III- Nas formas de trabalho subordinado, a posição de supremacia, traduzida no poder directivo, disciplinar e regulamentar, poderá ser mais ou menos rigorosamente exercitada, sendo que o exercício desses poderes não tem que ser, forçosamente, contínuo e até mesmo necessário, caso da vertente disciplinar e regulamentar.
IV- Tem-se recorrido a designados indícios de subordinação, sendo geralmente conferido ênfase particular aos que respeitam ao denominado momento organizatório da subordinação e que se prendem com a vinculação a horário de trabalho, a execução em local definido pelo empregador, a existência de controlo externo do modo da prestação, a obediência a ordens, a sujeição à disciplina da empresa, elementos retirados da situação típica de integração numa organização técnico-laboral preparada e gerida por outrem, bem como a propriedade dos meios de trabalho, a fórmula da remuneração (em função do tempo, em regra), para além da natureza da prestação ou o resultado da actividade .
São ainda referidos indícios de carácter formal e externo como a observância dos regimes fiscal e da segurança social próprios dos trabalhadores por conta de outrem.

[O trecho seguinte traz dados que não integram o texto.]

### config.mk
export PLATFORM = sky130hd
export DESIGN_NAME = piso_serializer
export DESIGN_NICKNAME = d
export VERILOG_FILES = /design/src/rtl/piso_serializer.sv
export SDC_FILE = /design/constraint.sdc
export NUM_CORES = 1
export LEC_CHECK = 0
export ABC_AREA = 1
export CAP_MARGIN = 20
export CORE_MARGIN = 3
export CORE_UTILIZATION = 47
export DETAILED_ROUTE_END_ITERATION = 10
export PLACE_DENSITY = 0.83
export SLEW_MARGIN = 20
export SYNTH_ARGS = -nofsm -noshare
export SYNTH_HDL_FRONTEND = slang
export SYNTH_SLANG_ARGS = --single-unit
### constraint.sdc
create_clock -name clk -period 2 [get_ports clk]
set_input_delay 0.6 -clock clk [delete_from_list [all_inputs] [get_ports clk]]
set_output_delay 0.6 -clock clk [all_outputs]
set_load 0.005 [all_outputs]
### src/rtl/piso_serializer.sv
// piso_serializer: parallel-in serial-out frame serializer with ready/valid load and stallable shift
module piso_serializer #(
    parameter int   WIDTH      = 8,
    parameter int   MSB_FIRST  = 1,
    parameter logic IDLE_LEVEL = 1'b0
) (
    input  logic             clk,
    input  logic             rst_n,
    input  logic             load_valid,
    input  logic [WIDTH-1:0] din,
    output logic             load_ready,
    input  logic             shift_en,
    output logic             sout,
    output logic             sout_valid,
    output logic             last,
    output logic             done,
    output logic             busy
);
    localparam int CW = $clog2(WIDTH);
    localparam logic [CW-1:0] CNT_LAST = CW'(WIDTH - 1);
    typedef enum logic {IDLE, SHIFT} state_t;
    state_t           state;
    logic [WIDTH-1:0] sreg;
    logic [CW-1:0]    cnt;
    logic             accept;
    logic             final_bit;
    assign last       = (state == SHIFT) && (cnt == CNT_LAST);
    assign final_bit  = last & shift_en;
    assign load_ready = (state == IDLE) | final_bit;
    assign accept     = load_valid & load_ready;
    assign sout_valid = (state == SHIFT);
    assign busy       = sout_valid;
    assign sout       = sout_valid ? ((MSB_FIRST != 0) ? sreg[WIDTH-1] : sreg[0]) : IDLE_LEVEL;
    // Frame control: load on accept (including back-to-back on the final bit), shift on consume, return to idle after the final bit
    always_ff @(posedge clk or negedge rst_n) begin
        if (!rst_n) begin
            state <= IDLE;
            sreg  <= '0;
            cnt   <= '0;
            done  <= 1'b0;
        end else begin
            done <= final_bit;
            if (accept) begin
                sreg  <= din;
                cnt   <= '0;
                state <= SHIFT;
            end else if (final_bit) begin
                state <= IDLE;
            end else if (state == SHIFT && shift_en) begin
                sreg <= (MSB_FIRST != 0) ? {sreg[WIDTH-2:0], 1'b0} : {1'b0, sreg[WIDTH-1:1]};
                cnt  <= cnt + 1'b1;
            end
        end
    end
endmodule

==> impl_metrics.env <==
export IMPL_drtPass1Iterations=4
export IMPL_antenna_found_initial=0
export IMPL_worst_slew_pin_slew_ps=588.7
export IMPL_yosys_area_share_adder_pct=3.378
export IMPL_viasPerCell=4.852
export IMPL_critPathMaxFanout=3
export IMPL_synth_area_leader_cell="dfrtp_1"
export IMPL_fill_cells=108
export IMPL_synth_edf_count=0
export IMPL_grt_pass1_vias=704
export IMPL_wl_um=1536
export IMPL_ys_seq_area_share_pct=43.92
export IMPL_ys_ff_latch=13
export IMPL_min_path_type="reg -> reg"
export IMPL_h_tree_depth=1
export IMPL_synth_compound_area_share_pct=2.027
export IMPL_yosysTopAreaCellShare_pct=43.92
export IMPL_antenna_left=0
export IMPL_cts_root_buf="clkbuf_4"
export IMPL_setup_violations_final=0
export IMPL_layout_drive_gt1_share_pct=24.41
export IMPL_synth_area_leaders="dfrtp_1 44%, nand2_1 16%, nand3_1 11%"
export IMPL_fin_skew_ps=8.605
export IMPL_gr_usage_all_layers_pct=17.79
export IMPL_num_antenna_cells=0
export IMPL_synth_top_cells_by_count="31 x nand2_1, 19 x inv_1, 16 x nand3_1"
export IMPL_fin_nets=142
export IMPL_p_leak_nw=0.5874
export IMPL_synth_cell_types=13
export IMPL_async_flop_share_pct=100.0
export IMPL_grt_pass1_wl_um=2691
export IMPL_dp_hpwl_um=1093
export IMPL_finalPower_uw=977.3
export IMPL_clockBufferDepth=2
export IMPL_wire_per_inst_um=10.82
export IMPL_io_buffers=17
export IMPL_max_vdd_ir_drop_uv=632.2
export IMPL_startpoint_type="flop"
export IMPL_gr_total_overflow=0
export IMPL_crit_arrival_ps=1310
export IMPL_rows=13
export IMPL_synth_avg_cell_area_um2=7.558
export IMPL_hold_viol=0
export IMPL_synth_xor_area_share_pct=0
export IMPL_place_gp_congestion=0.7714
export IMPL_syn_nets=112
export IMPL_synth_most_common_cell="nand2_1"
export IMPL_synth_area_mux_share_pct=0
export IMPL_drc=0
export IMPL_io_pins=18
export IMPL_cts_tree="built"
export IMPL_layout_min_cycle_time_ps=1909
export IMPL_status="finished, final reports clean"
export IMPL_die_y_um=45.70
export IMPL_drtIter0Drc=8
export IMPL_synth_simple_gate_area_share_pct=32.94
export IMPL_synth_flop_cell="dfrtp_1"
export IMPL_cap_viol_max_count=0
export IMPL_tns_ps=0
export IMPL_rsz0062_at_grt="false"
export IMPL_synth_top_family_by_area="simple AND/OR/NAND/NOR gates"
export IMPL_core_mm2=0.001383
export IMPL_initial_core_util_pct=53.57
export IMPL_fmax_ghz=0.5237
export IMPL_synthCells=98
export IMPL_finalCritPeriodShare_pct=95.47
export IMPL_vias=689
export IMPL_syn2layout_area_growth_pct=36.32
export IMPL_die_area_mm2=0.002088
export IMPL_clk_pin_slew_ps=80
export IMPL_cts_sinks=13
export IMPL_slew_headroom_pct=60.63
export IMPL_power_density_mw_per_mm2=967.9
export IMPL_worstSetupEndpointType="primary output"
export IMPL_ff2ff_setup_slack_ps=470
export IMPL_crit_type="reg -> out"
export IMPL_slew_viol_final=0
export IMPL_yosys_warnings=0
export IMPL_required_ps=1400
export IMPL_numCtsBuffers=3
export IMPL_grt_max_degree=14
export IMPL_syn_area_um2=740.7
export IMPL_clkLatencyLatePin_ps=290
export IMPL_die_x_um=45.70
==> area by class of cell <==
type | instances | area (µm²) | share of cell area (%)
well taps | 15 | 18.77 | 1.859
clock inverters | 1 | 5.005 | 0.4957
clock buffers | 3 | 22.52 | 2.230
flip-flops and latches | 13 | 326.6 | 32.34
inverters | 21 | 78.83 | 7.807
multi-input cells | 59 | 301.5 | 29.86
repair buffers | 30 | 256.5 | 25.40
==> worst max-delay path, stage by stage (launching register included) <==
cell     delay (ps)
dfrtp_1         390
ha_2            200
ha_4            170
nand3_2          80
nand2_2          60
buf_2           120
==> power breakdown <==
group / leakage (nW) / switching [mW] / internal [mW]
registers: 0.169 / 0.0511 / 0.351
logic: 0.401 / 0.192 / 0.220
clock network: 0.0177 / 0.0896 / 0.0744
total: 0.587 / 0.332 / 0.645
==> state kept, by name, indices dropped and copies added, names as in the netlist <==
register and count:
cnt 3, done 1, busy 1, sreg 8
==> cells by family (layout without fill, tap and decap cells) <==
logic type,Yosys count,after routing
fa+ha+maj,2,2
buf+inv,26,55
flops,13,13
simple gates,54,54
compound gates,3,3
==> layer usage <==
metal / global-route usage (%) / wire (µm) / up-vias
met2: 33.43 / 851 / 15
met5: 0 / 0 / -
met3: 6.324 / 82 / 3
li1: - / - / 352
met1: 17.89 / 590 / 319
met4: 5.682 / 13 / 0
==> layout by cell type (no fill, tap or decap) <==
master and count:
nand2_1 30, inv_1 19, nand3_1 16, clkdlybuf4s50_1 14, buf_4 13, dfrtp_1 12, nand2_2 6, clkbuf_4 3
inv_2 2, o21ai_1 2, nand3_2 1, nand4_1 1, o21ai_0 1, ha_2 1, ha_4 1, dfrtp_2 1
clkinv_2 1, dlygate4sd2_1 1, clkbuf_2 1, buf_2 1
==> repair_timing <==
action,in CTS,in global routing
gates resized for setup,10,3
pin swaps,0,1
hold buffers,0,0
buffers inserted,2,4
endpoints found under the setup margin,4,4
gates cloned,0,0
==> stage by stage <==
step / setup WS (ps) / utilization, % / cell area (µm²) / instances / hold WS, ps
final: 90.51 / 73.03 / 1010 / 142 / 482.5
after global routing: 46.91 / 73.03 / 1010 / 142 / 502.6
after CTS: 4.206 / 71.58 / 989.7 / 138 / 486.9
after detailed placement: -382.4 / 67.24 / 929.6 / 132 / 466.5
after global placement: -369.0 / 67.24 / 929.6 / 132 / 457.8
after floorplan: 342.3 / - / 740.7 / 98 / 304.4
==> final timing paths <==
kind	cells after the start	start	to
worst min-delay path	2	sreg[0]$_DFFE_PN0P_	sreg[0]$_DFFE_PN0P_
worst min register to register	2	sreg[0]$_DFFE_PN0P_	sreg[0]$_DFFE_PN0P_
worst max register to register	9	cnt[1]$_DFFE_PN0P_	sreg[5]$_DFFE_PN0P_
max in group asynchronous	1	rst_n	busy$_DFFE_PN0P_
worst max-delay path	5	cnt[1]$_DFFE_PN0P_	load_ready
min in group asynchronous	1	rst_n	sreg[4]$_DFFE_PN0P_
Power figures use the tool's default switching activity.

V- Se é certo que o nomen juris não vincula as parte e muito menos o tribunal e que é o conteúdo real das relações contratuais, tal como se mostra assumido pelas partes que importa apurar em última análise, não é menos verdade que não se pode retirar toda a relevância à qualificação atribuída aos contratos que as partes celebram, principalmente quando os contratantes são pessoas esclarecidas. Assim, embora em concreto nos escritos que titularam os contratos não se faça referência à tipificação como contratos de trabalho, a alusão a diploma regulamentador dos contratos de trabalho a prazo acompanhado do mais acordado por escrito, são reveladores de que as partes quiseram a celebração de contratos de trabalho e não de outra natureza, o que também é revelado pelo desenvolvimento da relação.